Google, Apple and Mozilla to block internet surveillance in Kazakhstan

It's a response to the government's attempt to intercept users' browser data.

Oscar Gonzalez Former staff reporter
Oscar Gonzalez is a Texas native who covered video games, conspiracy theories, misinformation and cryptocurrency.
Expertise Video Games | Misinformation | Conspiracy Theories | Cryptocurrency | NFTs | Movies | TV | Economy | Stocks
Oscar Gonzalez
Hacker Attack

The makers of the most popular browsers are taking a stand against the Kazakh government. 

Picture Alliance/Getty Images

Google , Apple and Mozilla  are taking a stand against the Kazakh government's attempts to create an internet surveillance system. The makers of the Chrome, Safari and Firefox web browsers said on Wednesday said they're taking steps to protect the online security and privacy of people in Kazakhstan.
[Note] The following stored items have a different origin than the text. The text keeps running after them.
==> src/rtl/toggle_cover_collector.sv <==
// Toggle-coverage collector: sticky rise/fall bitmaps per bit, first hits reported once as indexed events.
// Latency: a toggle sampled at edge t is presented at edge t+1; a stalled event holds its index and pending hits queue losslessly.
module toggle_cover_collector #(
  parameter int          WIDTH       = 65,
  parameter logic [63:0] COVER_INDEX = 64'd0,
  parameter int          COVER_TOTAL = 28338,
  localparam int         NP          = 2 * WIDTH,
  localparam int         CW          = $clog2(2 * WIDTH + 1),
  localparam int         PW          = (NP > 1) ? $clog2(NP) : 1
) (
  input  logic             clock,
  input  logic             reset,
  input  logic             en,
  input  logic             clear,
  input  logic [WIDTH-1:0] sig,
  output logic             evt_valid,
  input  logic             evt_ready,
  output logic [63:0]      evt_index,
  output logic [CW-1:0]    covered_count,
  output logic             all_covered
);

  logic [WIDTH-1:0] prev_q, prev_d;
  logic             primed_q, primed_d;
  logic [NP-1:0]    hit_q, hit_d;
  logic [NP-1:0]    pend_q, pend_d;
  logic             vld_q, vld_d;
  logic [63:0]      idx_q, idx_d;
  logic [CW-1:0]    cnt_q, cnt_d;
  logic             all_q, all_d;

  logic [NP-1:0]    new_pts;
  logic [NP-1:0]    take;
  logic [CW-1:0]    new_cnt;
  logic [PW-1:0]    sel_p;
  logic             sel_vld;
  logic             load;

  // The design-wide total only documents the instance's place in the global point space.
  if (COVER_TOTAL < 0) begin : g_total_unused
  end

  always_comb begin
    new_pts = '0;
    if (en && primed_q) begin
      for (int b = 0; b < WIDTH; b++) begin
        new_pts[2*b]   = ~prev_q[b] & sig[b];
        new_pts[2*b+1] = prev_q[b] & ~sig[b];
      end
    end
    new_pts = new_pts & ~hit_q;
    new_cnt = '0;
    for (int i = 0; i < NP; i++) begin
      new_cnt = new_cnt + CW'(new_pts[i]);
    end
  end

  // Scanning downward leaves the lowest pending point selected.
  always_comb begin
    sel_vld = 1'b0;
    sel_p   = '0;
    for (int i = NP - 1; i >= 0; i--) begin
      if (pend_q[i]) begin
        sel_vld = 1'b1;
        sel_p   = PW'(i);
      end
    end
  end

  assign load = ~vld_q | evt_ready;

  always_comb begin
    take = '0;
    if (load && sel_vld) begin
      take[sel_p] = 1'b1;
    end
  end

  always_comb begin
    prev_d   = prev_q;
    primed_d = primed_q;
    hit_d    = hit_q | new_pts;
    pend_d   = (pend_q & ~take) | new_pts;
    cnt_d    = cnt_q + new_cnt;
    vld_d    = vld_q;
    idx_d    = idx_q;
    if (en) begin
      prev_d   = sig;
      primed_d = 1'b1;
    end
    if (load) begin
      vld_d = sel_vld;
      if (sel_vld) begin
        idx_d = COVER_INDEX + 64'(sel_p);
      end
    end
    if (clear) begin
      prev_d   = prev_q;
      primed_d = 1'b0;
      hit_d    = '0;
      pend_d   = '0;
      cnt_d    = '0;
      vld_d    = 1'b0;
    end
    all_d = (cnt_d == CW'(NP));
  end

  always_ff @(posedge clock or negedge reset) begin
    if (!reset) begin
      prev_q   <= '0;
      primed_q <= 1'b0;
      hit_q    <= '0;
      pend_q   <= '0;
      vld_q    <= 1'b0;
      idx_q    <= '0;
      cnt_q    <= '0;
      all_q    <= 1'b0;
    end else begin
      prev_q   <= prev_d;
      primed_q <= primed_d;
      hit_q    <= hit_d;
      pend_q   <= pend_d;
      vld_q    <= vld_d;
      idx_q    <= idx_d;
      cnt_q    <= cnt_d;
      all_q    <= all_d;
    end
  end

  assign evt_valid     = vld_q;
  assign evt_index     = idx_q;
  assign covered_count = cnt_q;
  assign all_covered   = all_q;

endmodule

==> config.mk <==
export PLATFORM = sky130hd
export DESIGN_NAME = toggle_cover_collector
export DESIGN_NICKNAME = d
export VERILOG_FILES = /design/src/rtl/toggle_cover_collector.sv
export SDC_FILE = /design/constraint.sdc
export NUM_CORES = 1
export LEC_CHECK = 0
export ABC_AREA = 1
export CORE_MARGIN = 3
export CORE_UTILIZATION = 65
export CTS_CLUSTER_SIZE = 16
export DETAILED_ROUTE_END_ITERATION = 7
export DONT_BUFFER_PORTS = 1
export GPL_TIMING_DRIVEN = 0
export HOLD_SLACK_MARGIN = 0.08
export MAX_ROUTING_LAYER = met4
export PLACE_DENSITY = 0.78
export SYNTH_ARGS = -nofsm -noshare
export SYNTH_HDL_FRONTEND = slang
export SYNTH_SLANG_ARGS = --single-unit
export TNS_END_PERCENT = 30
==> constraint.sdc <==
create_clock -name clock -period 16.55 [get_ports clock]
set_input_delay 3.31 -clock clock [delete_from_list [all_inputs] [get_ports clock]]
set_output_delay 3.31 -clock clock [all_outputs]
set_load 0.01 [all_outputs]
; ---- After elaboration in Yosys (flattened, before gate mapping)
; Cells that the tools add are included.
[word_totals]
register_bits = 344
output_inout_bits = 74
wordCells = 688
[op_classes]
n_addsub = 130
magnitude_cmp = 2
eq_ne = 1
n_mux = 271
n_bitwise = 269
reduce_logical = 7
[ops]
columns = operator, n
row1 = 8-bit two-way mux, 131
row2 = 8-bit by 1-bit adder with 8-bit output, 122
row3 = 130-bit two-way mux, 4
row4 = 130-bit AND, 2
row5 = 130-bit NOT, 2
row6 = 130-bit OR, 2
row7 = 1-bit two-way mux, 135
row8 = 1-bit NOT, 132
row9 = 1-bit AND, 130
row10 = "8-bit by 9-bit less-than comparator with 1-bit output, second input constant", 1
row11 = 7-bit by 1-bit adder with 8-bit output, 1
row12 = 8-bit adder, 1
row13 = 1-bit demux with 8-bit select, 1
row14 = "8-bit == test, second input constant", 1
row15 = "8-bit by 1-bit greater-or-equal comparator with 1-bit output, second input constant", 1
row16 = 6-bit by 1-bit adder with 7-bit output, 1
row17 = 5-bit by 1-bit adder with 6-bit output, 1
row18 = 4-bit by 1-bit adder with 5-bit output, 1
row19 = 3-bit by 1-bit adder with 4-bit output, 1
row20 = 2-bit AND reduction, 2
row21 = 2-bit nonzero test, 2
row22 = 2-bit by 1-bit adder with 3-bit output, 1
row23 = 1-bit logical AND, 3
row24 = 1-bit by 1-bit adder with 2-bit output, 1
row25 = 1-bit OR, 1

; ---- Longest topological paths before layout
; Gate-level depths: netlist (run 1).
[depth]
depth_word = 139
mapped_depth = 122
mapped_depth_nobuf = 121

; ---- Least setup slack after synthesis (run 1)
; OpenSTA, ideal clock, no wires.
[synth_path]
kind = in2reg
startpoint = input port en
endpoint = register all_q (netlist: all_covered)
arrival_time_ns = 10.881
required_ns = 16.462
setup_slack_ns = 5.580
path_stages = 33
n_path_buf = 2
path_cell_list = nand2_1 > inv_2 > clkbuf_1 > clkbuf_1 > nand4_1 > fa_1 > inv_1 > fa_1 > fa_1 > fa_1 > inv_1 > fa_1 > inv_1 > fa_1 > fa_1 > fa_1 > fa_1 > fa_1 > ha_1 > nand2_1 > nor2_1 > a211oi_1 > nor2_1 > nor2_1 > inv_1 > a21oi_1 > nor2_1 > nor2_1 > inv_1 > a21oi_1 > o21ai_0 > a21oi_1 > nor3b_1
[synth_between]
elab_chain_cells = 135
[synth_lines]
columns = element, line_no
row1 = from (decl), 13  ; input logic en,
row2 = 1-bit logical AND *, 45  ; if (en && primed_q) begin
row3 = 130-bit two-way mux *, 45
row4 = 130-bit AND *, 51  ; new_pts = new_pts & ~hit_q;
row5 = 1-bit by 1-bit adder with 2-bit output, 54  ; new_cnt = new_cnt + CW'(new_pts[i]);
row6 = 2-bit by 1-bit adder with 3-bit output, 54
row7 = 3-bit by 1-bit adder with 4-bit output, 54
row8 = 4-bit by 1-bit adder with 5-bit output, 54
row9 = 5-bit by 1-bit adder with 6-bit output, 54
row10 = 6-bit by 1-bit adder with 7-bit output, 54
row11 = 7-bit by 1-bit adder with 8-bit output, 54
row12 = 8-bit by 1-bit adder with 8-bit output (121 in a row), 54
row13 = 8-bit by 1-bit adder with 8-bit output *, 54
row14 = 8-bit adder *, 84  ; cnt_d = cnt_q + new_cnt;
row15 = 8-bit two-way mux *, 97  ; if (clear) begin
row16 = via cnt_d[7], 29  ; logic [CW-1:0] cnt_q, cnt_d;
row17 = 8-bit == test *, 105  ; all_d = (cnt_d == CW'(NP));
row18 = via all_d, 30  ; logic all_q, all_d;
row19 = to (signal assigned), 126  ; all_q <= all_d;
row20 = to (decl), 30
; Mark *: on every way through the listed nets, which the timed path passes. The rest lies on a longest branch.
; A chain may end at the register's enable or synchronous reset.

; ---- Worst setup path after layout (run 1)
; Ends and elaborated chain as after synthesis.

==> results of run 1 <==
-- cell usage after synthesis --
library cell  number  area (um2)
inv_1            541        2030
o211ai_1           1        7.51
nand2_1          308        1160
a221oi_1           1        8.76
nor2_1           226         848
nor4b_1            1        8.76
nand4_2            1        12.5
o2111ai_1          2        17.5
o21ai_0          151         756
nand4_1          118         738
buf_4             56         420
buf_1              7        26.3
a21oi_1          276        1380
clkbuf_1          67         251
a211oi_1           2        15.0
dfrtp_1          344        8610
a211o_1            1        8.76
a311oi_1           2        17.5
o21bai_1          35         263
nor3b_1            1        7.51
clkinv_1           1        3.75
nor3_1            13        65.1
o31ai_1            4        30.0
xor2_1             2        17.5
conb_1             1        3.75
nor4_1            11        68.8
nand2_4            3        33.8
nand3_1          126         631
fa_1             120        2400
a31oi_1            2        12.5
xnor2_1            2        17.5
buf_2              7        35.0
ha_1              35         438
inv_2              1        3.75
nand2_2            1        6.26
buf_6              3        33.8
-- power breakdown --
part | internal, mW | switching, mW
clock network | 0.508 | 0.346
logic | 0.459 | 0.854
registers | 0.903 | 0.0501
-- layer usage --
layer / share of wire, % / vias up
met5: 0 / -
met4: 5.7 / 0
met3: 12 / 218
met2: 42 / 1083
met1: 40 / 8390
li1: - / 7896
-- worst max path at each step --
stage | startpoint | end | slack [ps] | cells past startpoint
after global placement | en | all_covered | 3680 | 30
final | en | all_covered | 3930 | 33
after floorplan | en | all_covered | 5580 | 33
after global routing | en | all_covered | 3330 | 35
after CTS | en | all_covered | 4050 | 33
after detailed placement | en | all_covered | 3560 | 33
-- cell families (layout without fill, tap and decap cells) --
| kind of cell | count (synthesis) | after routing | share of synthesized area, % |
|---|---|---|---|
| simple gates | 809 | 809 | 17.5 |
| xor+xnor | 4 | 4 | 0.172 |
| compound gates | 477 | 477 | 12.3 |
| fa+ha+maj | 155 | 155 | 13.9 |
| flops | 344 | 344 | 42.2 |
| other cells | 1 | 59 | 0.0184 |
| buf+inv | 683 | 749 | 13.8 |
-- cells in the final DEF, fill, tap and decap left out, drive strengths merged, types with 3 or more instances in the layout --
cell,synthesis,layout
dfrtp,344,344
nand3,126,126
nor4,11,11
buf,73,73
a21oi,276,276
nor2,226,226
o21bai,35,35
o31ai,4,4
clkinv,1,6
conb,1,56
fa,120,120
inv,542,543
o21ai,151,151
nand2,312,312
diode,0,3
clkbuf,67,125
nor3,13,13
ha,35,35
nand4,119,119
-- worst reg2reg max path: cells and delay by family, from the launching register on --
kind,cells,cell delay [ps]
compound gates,5,960
flops,1,350
buf+inv,8,2020
simple gates,9,1110
fa+ha+maj,11,5670
-- registers in the layout, summed over array words and instances (netlist names) --
register,count
evt_valid,1
hit_q,130
primed_q,1
all_covered,1
prev_q,65
covered_count,8
pend_q,130
evt_index,8
-- final cells by class --
class	instances	area [um2]	share of cell area (%)
plain buffers	140	767	3.43
well taps	396	495	2.22
multi-input cells	1501	9180	41.1
diodes	3	7.51	0.0336
clock buffers	58	1150	5.14
flip-flops and latches	344	8610	38.5
inverters	543	2040	9.13
clock inverters	8	93.8	0.420
==> flow_summary.yaml, run 1 <==
timing:
  fmax_ghz: 0.0793
  setup_viol: 0
  grt_setup_unrepaired: "false"
  maxSlewViolCount: 0
  max_slew_margin_pct: 24.6
  finalHoldViolCount: 0
  post-route-period-util_pct: 76.2
  fin_tns_setup_ps: 0
  hold_ws_ps: 493
  fin_worst_skew_ps: 12.8
  tightest_slew_ps: 1130
  layout_min_cycle_time_ps: 12620
  worst_slack_ps: 3930
placed_design:
  dp_hpwl_mm: 46.6
  portBuffers: 0
  pre_cts_slack_ps: 3560
  dp.cells: 2924
  place.gp.congestion: 1.02
  placed_area_mm2: 0.0211
hold_path:
  worstHoldStart: "primed_q"
  whs_path_depth: 2
  hp-class: "reg -> reg"
  holdPathEnd: "primed_q"
clock_network:
  clk_pin_slew_worst_paths_ps: 50
  cts_buffers: 38
  cts_max_level: 2
  clock_tree.root_cell: "clkbuf_16"
  cts_num_sinks: 344
  cts_setup_buffers: 0
  ctsLongestPathBuffers: 3
  cts_tree: "done"
  clock_latency_ps: 530
  holdBufCountCts: 0
  cts-resized-gates: 0
worst_setup_path:
  startpoint_type: "primary input"
  cp-end-kind: "register"
  path_class: "in -> reg"
  crit_fanout: 10
  path_buf_inv: 8
  worst-r2r-setup-slack_ps: 6350
  cpMaxStageDelayCell: "clkbuf_1"
  reg2reg_to: "all_covered"
  reg2reg_depth: 33
  critPathTopFamily: "adder cells"
  reg2reg_from: "primed_q"
  arrival_ps: 13060
  crit_top_cell: "fa_1"
  slowest_delay_ps: 870
  worstPathRequired_ps: 16990
route:
  vias_per_cell: 5.88
  dr.pass1.iters: 7
  finalWirelength_mm: 64.1
  wl_per_cell_um: 21.4
  antenna_left: 0
  via_count: 17600
  dr.first_iter.drc_count: 2130
  drcViolationCount: 0
global_routing:
  busiest_layer: "met2"
  grt_antenna_before_repair: 3
  grt_use_met1_pct: 55.5
  met3_usage_pct: 10.6
  track_usage_pct: 40.2
  first_global_vias: 17200
  met2_usage_pct: 56.5
  grt_max_degree: 345
  grt_pass1_wl_mm: 98.2
  overflow: 0
die:
  fp.dieArea_mm2: 0.0335
  initial_utilization_pct: 66.3
  core-area_mm2: 0.0307
  row_count: 64
  die_h_um: 183
  fp.dieW_um: 183
  io_pins: 144
final_layout:
  finalCoreUtilization_pct: 72.6
  drive_above_1_share_pct: 4.97
  final_cells: 2993
  fill_cells: 2401
  design_area_mm2: 0.0223
  area_delta_synth_final_pct: 9.57
  nets: 2793
logic_synthesis:
  synth_area_per_cell_um2: 8.24
  syn_inst: 2473
  ys_seq_area_share_pct: 42.2
  yosysUniqueCellTypes: 36
  netlist_area_mm2: 0.0204
  synth_seq_cells: 344
  yosys_warnings: 0
power:
  power.leakage_nw: 11.2
  total_power_mw: 3.12
  p_per_area_mw_per_mm2: 140
  vdd_drop_max_uv: 157
flow_run:
  maxCapViolCount: 0
run_status:
  outcome: "finished clean"
(Power assumes the default switching activity.)
==> inputs of run 2 (changes only) <==
==> constraint.sdc (replaced) <==
create_clock -name clock -period 12.2 [get_ports clock]
set_input_delay 2.44 -clock clock [delete_from_list [all_inputs] [get_ports clock]]
set_output_delay 2.44 -clock clock [all_outputs]
set_load 0.01 [all_outputs]
==> run 2 against run 1 <==
  * Sequential power up 35%
  * Wire length is essentially flat
  * Die area is the same
  * Worst hold slack about the same
  * Combinational power rose by 36%
  * Register-to-register slack got worse by 4000 ps
  * Setup slack worse by 3100 ps
  * Final area is essentially flat
  * First-iteration DRC count increased by 2.2%
  * Core utilization is essentially flat
==> flow_summary.yaml, run 2 (synthesized netlist as in run 1, its figures left out) <==
clock_network:
  cts_tree: "done"
  cts_num_sinks: 344
  cts_max_level: 2
  cts_buffers: 38
  ctsLongestPathBuffers: 3
  cts_setup_buffers: 0
  clk_pin_slew_worst_paths_ps: 50
  clock_tree.root_cell: "clkbuf_16"
  clock_latency_ps: 530
final_layout:
  final_cell_mix: "inv_1, dfrtp_1, nand2_1"
  nets: 2793
  top_regs: "hit_q (130), pend_q (130), prev_q (65)"
  fill_cells: 2400
  area_delta_synth_final_pct: 9.57
  drive_above_1_share_pct: 5.01
  final_common_cell: "inv_1"
  finalCoreUtilization_pct: 72.6
timing:
  tightest_slew_ps: 1160
  fin_worst_skew_ps: 12.6
  grt_setup_unrepaired: "false"
  post-route-period-util_pct: 93.4
  max_slew_margin_pct: 22.4
  fin_tns_setup_ps: 0
  layout_min_cycle_time_ps: 11390
  setup_viol: 0
  finalHoldViolCount: 0
  fmax_ghz: 0.0878
  maxSlewViolCount: 0
worst_setup_path:
  crit_path_start: "en"
  path_class: "in -> reg"
  arrival_ps: 11830
  cpMaxStageDelayCell: "clkbuf_1"
  cp-end-kind: "register"
  crit_fanout: 10
  slowest_delay_ps: 660
  worstPathRequired_ps: 12640
  crit_end: "all_covered"
  crit_top_cell: "fa_1"
  startpoint_type: "primary input"
  reg2reg_from: "primed_q"
  reg2reg_to: "all_covered"
  worst-r2r-setup-slack_ps: 2350
  reg2reg_depth: 33
global_routing:
  first_global_vias: 17200
  grt_antenna_before_repair: 3
  track_usage_pct: 40.2
  busiest_layer: "met2"
  met2_usage_pct: 56.5
  grt_pass1_wl_mm: 98.2
  grt_use_met1_pct: 55.5
  grt_max_degree: 345
  met3_usage_pct: 10.6
  overflow: 0
die:
  core-area_mm2: 0.0307
  io_pins: 144
  die_h_um: 183
  initial_utilization_pct: 66.3
  fp.dieArea_mm2: 0.0335
  row_count: 64
  fp.dieW_um: 183
power:
  vdd_drop_max_uv: 214
  power.leakage_nw: 11.2
  p_per_area_mw_per_mm2: 189
hold_path:
  hp-class: "reg -> reg"
route:
  antenna_left: 0
  dr.first_iter.drc_count: 2176
  drcViolationCount: 0
  wl_per_cell_um: 21.4
  finalWirelength_mm: 64.1
  via_count: 17600
  vias_per_cell: 5.89
  dr.pass1.iters: 7
placed_design:
  dp_hpwl_mm: 46.6
  portBuffers: 0
  place.gp.congestion: 1.02
flow_run:
  maxCapViolCount: 0
run_status:
  outcome: "finished clean"
-- run 2: worst min path at each step --
stage          startpoint        to  slack (ps)  depth (start not counted)
2_1_floorplan    primed_q  primed_q         450                          2
3_3_place_gp     primed_q  primed_q         460                          2
3_5_place_dp     primed_q  primed_q         470                          2
4_1_cts          primed_q  primed_q         480                          2
5_1_grt          primed_q  primed_q         510                          2
6_report         primed_q  primed_q         490                          2
-- run 2: routing by layer --
metal / routed length, um / share of wire [%] / up-vias
met5: 0 / 0 / -
li1: - / - / 7899
met2: 27300 / 43 / 1068
met3: 7960 / 12 / 206
met4: 3540 / 5.5 / 0
met1: 25300 / 39 / 8468
-- run 2: final cells by class --
type	count	area (um2)	area share, %
Multi-Input combinational cell	1501	9180	41.1
Inverter	543	2040	9.12
Buffer	140	768	3.44
Clock buffer	58	1150	5.14
Clock inverter	8	93.8	0.420
Tap cell	396	495	2.22
Antenna cell	3	7.51	0.0336
Sequential cell	344	8610	38.5
-- run 2: stage by stage --
stage                     hold slack, ps  power, mW  cells  worst slack [ps]  area, um2
final                                493       4.23   2993               808      22300
after global routing                 509       4.49   2993               278      22300
after CTS                            482       4.18   2990               569      22300
after detailed placement             466       3.02   2924              83.1      21100
after global placement               463       2.94   2924               204      21100
after floorplan                      450       2.46   2528              2100      20600
-- run 2: critical path: cells and delay by family --
family / cells / cell delay [ps]
compound gates: 5 / 960
fa+ha+maj: 11 / 5610
simple gates: 9 / 990
buf+inv: 8 / 1790
-- run 2: report_power, final --
part	total (mW)	switching (mW)	internal, mW
Clock	1.16	0.468	0.689
Combinational	1.78	1.16	0.621
Sequential	1.29	0.0680	1.23
Total	4.23	1.70	2.54
-- run 2: repair_timing --
item,4_1_cts,5_1_grt
endpoints found under the setup margin,0,1
gates resized for setup,0,3
hold buffers,0,0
The action comes after a report from Censored Planet on July 23 detailing how the government there is using a "man in the middle" attack to intercept user data in Kazakhstan. Mozilla said this type of attack could allow the government to "decrypt and read anything a user types or posts," including account information and passwords. 

Both Google and Mozilla wrote blog posts Wednesday explaining that they will block certificates the government is requiring people in Kazakhstan install on their devices in order to access the internet. Apple said in an emailed statement it made these certificates not trusted by Safari.  

Officials for the Kazakhstan government didn't immediately respond to a request for comment.